In the transformed dataset, each page will have multiple row entries, each corresponding to a different day of the year. - Compare the transformed dataset to the original one provided, which one is easier to analyze? Why?
- Modify your script such that the transformed dataset contains the following additional columns: page_language, access_device_type, day_of_the_week, month
- Comment on the distribution of daily page visits based on the dataset provided. Are there outliers? You are encouraged to use data visualizations to answer this question.
- For each of the criteria below, identify 2 pages that meet the criterion, and create a time series plot of the pages' visits throughout the year.
- Criterion 1: Relatively steady number of visits throughout the year.
- Criterion 2: Significantly higher number of visits later in the year compared to earlier in the year.
- Criterion 3: Significantly lower number of visits later in the year compared to earlier in the year.
- Identify some page pairs that have a high correlation in the number of visits. Use a scatter plot and/or a time series plot to illustrate these correlations.
-
Create a dashboard that allows a user to easily visualize the following:
- The top 20 pages based on number of visits.

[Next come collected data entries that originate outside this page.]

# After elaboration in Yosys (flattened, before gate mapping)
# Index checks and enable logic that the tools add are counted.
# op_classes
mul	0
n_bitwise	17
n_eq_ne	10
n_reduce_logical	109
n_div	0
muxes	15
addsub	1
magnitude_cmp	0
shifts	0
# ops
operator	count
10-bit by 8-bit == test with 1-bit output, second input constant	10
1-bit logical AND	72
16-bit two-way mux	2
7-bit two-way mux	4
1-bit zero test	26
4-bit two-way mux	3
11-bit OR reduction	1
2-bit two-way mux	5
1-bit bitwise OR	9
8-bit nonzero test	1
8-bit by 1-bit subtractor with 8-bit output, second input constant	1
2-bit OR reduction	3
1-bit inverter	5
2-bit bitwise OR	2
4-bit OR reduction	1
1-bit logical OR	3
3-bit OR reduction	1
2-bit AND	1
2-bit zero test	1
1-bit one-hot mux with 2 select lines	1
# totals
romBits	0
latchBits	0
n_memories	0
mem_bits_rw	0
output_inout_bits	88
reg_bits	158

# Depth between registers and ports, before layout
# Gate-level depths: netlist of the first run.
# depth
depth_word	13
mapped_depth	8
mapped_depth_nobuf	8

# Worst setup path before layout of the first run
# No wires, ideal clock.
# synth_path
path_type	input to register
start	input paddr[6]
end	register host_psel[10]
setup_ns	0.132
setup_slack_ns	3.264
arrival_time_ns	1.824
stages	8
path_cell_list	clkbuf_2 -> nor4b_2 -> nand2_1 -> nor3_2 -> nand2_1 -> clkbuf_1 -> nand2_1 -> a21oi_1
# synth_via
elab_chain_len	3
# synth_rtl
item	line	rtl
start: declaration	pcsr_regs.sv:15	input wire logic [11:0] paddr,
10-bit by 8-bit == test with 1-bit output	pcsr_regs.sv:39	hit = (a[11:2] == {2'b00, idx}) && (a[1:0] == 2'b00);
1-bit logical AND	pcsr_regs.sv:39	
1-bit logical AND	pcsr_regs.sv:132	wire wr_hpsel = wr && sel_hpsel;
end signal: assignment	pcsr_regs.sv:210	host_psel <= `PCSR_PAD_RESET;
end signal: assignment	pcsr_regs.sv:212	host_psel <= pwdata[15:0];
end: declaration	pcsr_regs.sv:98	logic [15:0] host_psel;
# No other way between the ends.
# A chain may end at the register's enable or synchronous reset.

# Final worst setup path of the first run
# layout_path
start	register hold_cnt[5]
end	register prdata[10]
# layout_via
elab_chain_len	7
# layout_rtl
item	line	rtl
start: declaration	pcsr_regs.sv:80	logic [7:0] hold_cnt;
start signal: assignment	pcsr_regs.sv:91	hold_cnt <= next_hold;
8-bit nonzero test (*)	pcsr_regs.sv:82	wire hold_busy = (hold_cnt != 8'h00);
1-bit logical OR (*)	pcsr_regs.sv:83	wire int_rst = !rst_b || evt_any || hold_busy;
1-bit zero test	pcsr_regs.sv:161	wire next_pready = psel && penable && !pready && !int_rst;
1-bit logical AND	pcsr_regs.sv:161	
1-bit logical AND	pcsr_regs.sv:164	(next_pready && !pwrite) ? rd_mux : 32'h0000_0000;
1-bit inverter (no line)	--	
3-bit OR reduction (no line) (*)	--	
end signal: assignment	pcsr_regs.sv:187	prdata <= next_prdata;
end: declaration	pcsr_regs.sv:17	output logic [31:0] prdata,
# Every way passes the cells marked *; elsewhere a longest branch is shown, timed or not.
==> src/fbsr_pkg.sv <==
// package: constants and types for the four-stage shift register block
package fbsr_pkg;

    // number of stages and the positions of the end stages
    localparam int unsigned STAGES      = 4;
    localparam int unsigned FIRST_STAGE = 0;
    localparam int unsigned LAST_STAGE  = 3;

    // depth of every pin synchroniser
    localparam int unsigned SYNC_DEPTH = 2;

    // positions of the pins inside the sampled pin bundle
    localparam int unsigned PIN_W        = 9;
    localparam int unsigned PIN_VAL_LSB  = 0;  // load_value occupies 3:0
    localparam int unsigned PIN_SET      = 4;  // first-stage set input
    localparam int unsigned PIN_CLR_N    = 5;  // first-stage clear, low
    localparam int unsigned PIN_LOAD_N   = 6;  // load_select_n
    localparam int unsigned PIN_SCLK     = 7;  // shift_clock
    localparam int unsigned PIN_CLEAR_N  = 8;  // clear_n, whole register

    // values after reset
    localparam logic [STAGES-1:0] STAGE_RST    = 4'h0;
    localparam logic              INV_RST      = 1'h1;
    localparam logic [PIN_W-1:0]  SYNC_RST     = 9'h000;
    localparam logic              SCLK_PRV_RST = 1'h0;

    // system clock and the least high or low time of a pin clock
    localparam int unsigned MCLK_PERIOD_NS   = 100;
    localparam int unsigned PIN_MIN_PULSE_NS = 200;
    localparam int unsigned PIN_MIN_PULSE_CYC =
        (PIN_MIN_PULSE_NS + MCLK_PERIOD_NS - 1) / MCLK_PERIOD_NS;

    // the two operating modes
    typedef enum logic {
        FBSR_MODE_LOAD  = 1'b0,
        FBSR_MODE_SHIFT = 1'b1
    } fbsr_mode_e;

    // width of the stage vector
    typedef logic [STAGES-1:0] fbsr_stage_t;

endpackage : fbsr_pkg
// Parity over the live data bits of one character; forcing ignores data.
// Odd sense wants the ones of data and parity bit together to be odd.
module ulf_parity_calc #(
  parameter int unsigned WIDTH = 8
) (
  // Character and the mask of its live bits
  input  wire logic [WIDTH-1:0] i_data,
  input  wire logic [WIDTH-1:0] i_mask,
  // Parity options from the line format
  input  wire logic             i_parity_force,
  input  wire logic             i_parity_sense_even,
  // Parity bit to send or to expect
  output logic                  o_parity
);

  logic data_ones_odd;

  // For odd sense the bit is the inverted reduction, for even sense the
  // plain one; a forced bit is the inverse of the sense field.
  always_comb begin
    data_ones_odd = ^(i_data & i_mask);
    if (i_parity_force) begin
      o_parity = ~i_parity_sense_even;
    end else begin
      o_parity = data_ones_odd ^ ~i_parity_sense_even;
    end
  end

endmodule
`config.mk`:
```
export PLATFORM = sky130hd
export DESIGN_NAME = vhz_setpoint
export DESIGN_NICKNAME = d
export VERILOG_FILES = /design/src/rtl/vhz_pkg.sv /design/src/rtl/vhz_setpoint.sv /design/src/rtl/vhz_udiv.sv
export VERILOG_INCLUDE_DIRS = /design/src /design/src/rtl
export SDC_FILE = /design/constraint.sdc
export NUM_CORES = 2
export LEC_CHECK = 0
export BUFFER_PORTS_ARGS = -buffer_cell sky130_fd_sc_hd__buf_2
export CAP_MARGIN = 20
export CORE_MARGIN = 1.5
export CORE_UTILIZATION = 30
export CTS_CLUSTER_SIZE = 28
export DETAILED_ROUTE_END_ITERATION = 8
export GPL_TIMING_DRIVEN = 0
export HOLD_SLACK_MARGIN = 0.02
export PLACE_DENSITY = 0.54
export SLEW_MARGIN = 10
export SYNTH_ARGS = -nofsm -noshare
export SYNTH_HDL_FRONTEND = slang
export SYNTH_HIERARCHICAL = 1
export SYNTH_SLANG_ARGS = --single-unit
export TNS_END_PERCENT = 20
```
`constraint.sdc`:
```
create_clock -name ref_clk -period 13 [get_ports ref_clk]
set_input_delay 0 -clock ref_clk [delete_from_list [all_inputs] [get_ports ref_clk]]
set_output_delay 0 -clock ref_clk [all_outputs]
set_load 0.005 [all_outputs]
```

- The user should be able to filter and view the top pages for any day of the year.
- The user should also able to filter the list based on the page.
- The user should also be able to filter the list based on the device type used to visit the page.
-
Create a dashboard that allows a user to easily visualize a time series plot of the visits for an arbitrary page.
-
what were some of the most trending search topics on Wikipedia on the following days? Using the provided dataset, can you show some evidence to support your answer? a- New year's day b- November 8, 2016
-
Which page experienced the biggest decline in page visits during 2016?
-
Which page experienced the biggest increase in page visits during 2016?
-
Wikipedia pages could be written in several languages. How many languages are represented in this dataset? What proportion of the pages does each language represent?
- Hint: One may infer which language a page is written in based on the page name e.g. Special:Search_fr.wikipedia.org_all-access_all-agents is written in French and Special:Book_en.wikipedia.org_all-access_spider is written in English.
-
Based on the provided dataset, which day(s) of the week is/are the most popular for visiting wikipedia?
-
Based on the provided dataset, which day(s) of the week is/are the least popular for visiting wikipedia?
-
Based on the dataset provided, which device type is used more frequently for visiting wikipedia i.e. desktop or mobile devices?
- Hint: For some of the pages in the dataset, it is possible to distinguish whether the visits to the page came from a desktop or a mobile device. For example, consider Barack Obama's wikipedia page:
- Barack_Obama_en.wikipedia.org_desktop_all-agents : these visits came from desktop devices.
- Barack_Obama_en.wikipedia.org_mobile-web_all-agents: these visits came from mobile devices.